── Dataset extract ──
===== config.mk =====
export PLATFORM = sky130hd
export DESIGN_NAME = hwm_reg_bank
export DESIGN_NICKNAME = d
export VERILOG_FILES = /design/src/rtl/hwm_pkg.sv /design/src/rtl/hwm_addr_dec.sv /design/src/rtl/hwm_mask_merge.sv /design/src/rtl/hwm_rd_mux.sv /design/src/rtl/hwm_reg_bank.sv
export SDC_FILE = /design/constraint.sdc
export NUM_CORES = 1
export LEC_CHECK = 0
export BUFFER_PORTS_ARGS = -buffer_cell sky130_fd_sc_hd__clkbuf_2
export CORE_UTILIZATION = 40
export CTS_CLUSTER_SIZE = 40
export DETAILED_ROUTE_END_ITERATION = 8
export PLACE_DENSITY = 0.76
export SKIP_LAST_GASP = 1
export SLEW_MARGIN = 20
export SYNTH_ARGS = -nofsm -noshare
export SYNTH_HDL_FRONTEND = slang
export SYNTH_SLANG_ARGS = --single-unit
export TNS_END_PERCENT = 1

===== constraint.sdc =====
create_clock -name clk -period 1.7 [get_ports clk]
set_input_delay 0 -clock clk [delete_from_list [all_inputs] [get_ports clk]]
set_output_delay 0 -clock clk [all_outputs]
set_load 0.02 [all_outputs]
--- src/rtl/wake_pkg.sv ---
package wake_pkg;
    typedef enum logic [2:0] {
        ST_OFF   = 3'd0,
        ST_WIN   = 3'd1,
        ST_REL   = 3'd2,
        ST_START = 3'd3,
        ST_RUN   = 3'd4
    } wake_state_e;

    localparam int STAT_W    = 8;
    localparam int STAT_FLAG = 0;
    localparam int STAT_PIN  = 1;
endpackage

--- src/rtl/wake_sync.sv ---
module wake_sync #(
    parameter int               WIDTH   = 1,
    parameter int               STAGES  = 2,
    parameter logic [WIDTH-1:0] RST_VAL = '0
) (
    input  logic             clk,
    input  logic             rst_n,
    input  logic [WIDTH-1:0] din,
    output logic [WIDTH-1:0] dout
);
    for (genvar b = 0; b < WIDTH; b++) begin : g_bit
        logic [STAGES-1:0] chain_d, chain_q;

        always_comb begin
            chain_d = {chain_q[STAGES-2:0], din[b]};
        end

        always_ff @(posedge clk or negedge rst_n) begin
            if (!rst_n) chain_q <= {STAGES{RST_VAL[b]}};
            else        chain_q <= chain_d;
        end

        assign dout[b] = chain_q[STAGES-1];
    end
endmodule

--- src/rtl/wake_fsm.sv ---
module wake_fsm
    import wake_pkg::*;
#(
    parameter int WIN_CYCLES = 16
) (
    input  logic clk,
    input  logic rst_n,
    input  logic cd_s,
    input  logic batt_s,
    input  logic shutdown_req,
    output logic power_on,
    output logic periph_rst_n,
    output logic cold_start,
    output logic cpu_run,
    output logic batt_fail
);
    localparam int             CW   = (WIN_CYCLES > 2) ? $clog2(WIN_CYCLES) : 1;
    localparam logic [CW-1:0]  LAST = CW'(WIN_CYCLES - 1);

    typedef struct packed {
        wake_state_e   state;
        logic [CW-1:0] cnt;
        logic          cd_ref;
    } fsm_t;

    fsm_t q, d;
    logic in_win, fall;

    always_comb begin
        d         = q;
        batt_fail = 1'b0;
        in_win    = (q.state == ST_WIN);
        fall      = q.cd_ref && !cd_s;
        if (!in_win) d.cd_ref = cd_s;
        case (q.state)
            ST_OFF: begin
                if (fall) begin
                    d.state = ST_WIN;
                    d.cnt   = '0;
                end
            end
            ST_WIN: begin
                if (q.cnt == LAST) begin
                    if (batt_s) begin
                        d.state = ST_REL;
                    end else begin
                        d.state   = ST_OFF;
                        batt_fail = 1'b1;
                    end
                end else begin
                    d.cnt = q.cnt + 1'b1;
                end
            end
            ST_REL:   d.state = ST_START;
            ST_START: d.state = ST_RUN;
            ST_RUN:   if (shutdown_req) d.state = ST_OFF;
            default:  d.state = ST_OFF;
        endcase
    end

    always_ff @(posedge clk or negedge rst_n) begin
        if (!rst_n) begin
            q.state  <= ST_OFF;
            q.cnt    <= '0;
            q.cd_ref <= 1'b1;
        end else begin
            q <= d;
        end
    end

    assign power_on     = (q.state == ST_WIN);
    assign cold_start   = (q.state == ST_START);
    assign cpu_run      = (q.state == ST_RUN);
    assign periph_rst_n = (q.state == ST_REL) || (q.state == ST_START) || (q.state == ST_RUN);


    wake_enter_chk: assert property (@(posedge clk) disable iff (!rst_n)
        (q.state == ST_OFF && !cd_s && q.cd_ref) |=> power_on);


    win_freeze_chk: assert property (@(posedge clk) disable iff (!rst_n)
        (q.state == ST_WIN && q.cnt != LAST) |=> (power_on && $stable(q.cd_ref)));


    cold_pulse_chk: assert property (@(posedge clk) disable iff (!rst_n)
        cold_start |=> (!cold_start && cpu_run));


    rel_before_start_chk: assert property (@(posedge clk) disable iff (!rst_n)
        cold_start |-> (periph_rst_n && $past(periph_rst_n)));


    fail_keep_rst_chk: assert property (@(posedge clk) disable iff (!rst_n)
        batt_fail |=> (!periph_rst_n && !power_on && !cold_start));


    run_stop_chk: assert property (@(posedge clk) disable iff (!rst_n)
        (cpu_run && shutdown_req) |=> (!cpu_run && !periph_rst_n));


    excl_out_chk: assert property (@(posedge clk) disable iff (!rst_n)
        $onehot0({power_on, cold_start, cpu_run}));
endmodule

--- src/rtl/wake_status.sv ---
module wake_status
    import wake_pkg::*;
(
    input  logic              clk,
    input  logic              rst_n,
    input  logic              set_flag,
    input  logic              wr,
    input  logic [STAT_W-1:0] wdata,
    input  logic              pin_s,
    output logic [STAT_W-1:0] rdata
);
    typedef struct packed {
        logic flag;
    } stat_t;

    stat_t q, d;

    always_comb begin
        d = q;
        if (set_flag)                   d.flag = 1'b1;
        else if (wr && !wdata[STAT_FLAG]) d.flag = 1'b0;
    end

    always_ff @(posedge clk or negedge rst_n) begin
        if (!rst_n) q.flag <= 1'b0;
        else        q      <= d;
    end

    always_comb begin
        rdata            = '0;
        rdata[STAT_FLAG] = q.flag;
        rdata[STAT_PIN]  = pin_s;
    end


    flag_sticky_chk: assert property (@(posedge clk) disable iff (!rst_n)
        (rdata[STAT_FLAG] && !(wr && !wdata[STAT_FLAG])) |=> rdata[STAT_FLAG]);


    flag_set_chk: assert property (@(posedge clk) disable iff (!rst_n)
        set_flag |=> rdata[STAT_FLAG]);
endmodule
───
── Dataset extract ──
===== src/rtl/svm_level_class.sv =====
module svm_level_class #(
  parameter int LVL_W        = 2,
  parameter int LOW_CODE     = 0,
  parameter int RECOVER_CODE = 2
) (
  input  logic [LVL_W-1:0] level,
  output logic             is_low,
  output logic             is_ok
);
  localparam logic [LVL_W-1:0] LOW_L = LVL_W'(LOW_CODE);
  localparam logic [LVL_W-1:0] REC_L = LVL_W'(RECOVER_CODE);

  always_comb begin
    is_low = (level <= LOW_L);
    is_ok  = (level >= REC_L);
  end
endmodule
───
Task prompt: Search the lines above for the string "assign" and copy each line that has it.

Task solution:
        assign dout[b] = chain_q[STAGES-1];
    assign power_on     = (q.state == ST_WIN);
    assign cold_start   = (q.state == ST_START);
    assign cpu_run      = (q.state == ST_RUN);
    assign periph_rst_n = (q.state == ST_REL) || (q.state == ST_START) || (q.state == ST_RUN);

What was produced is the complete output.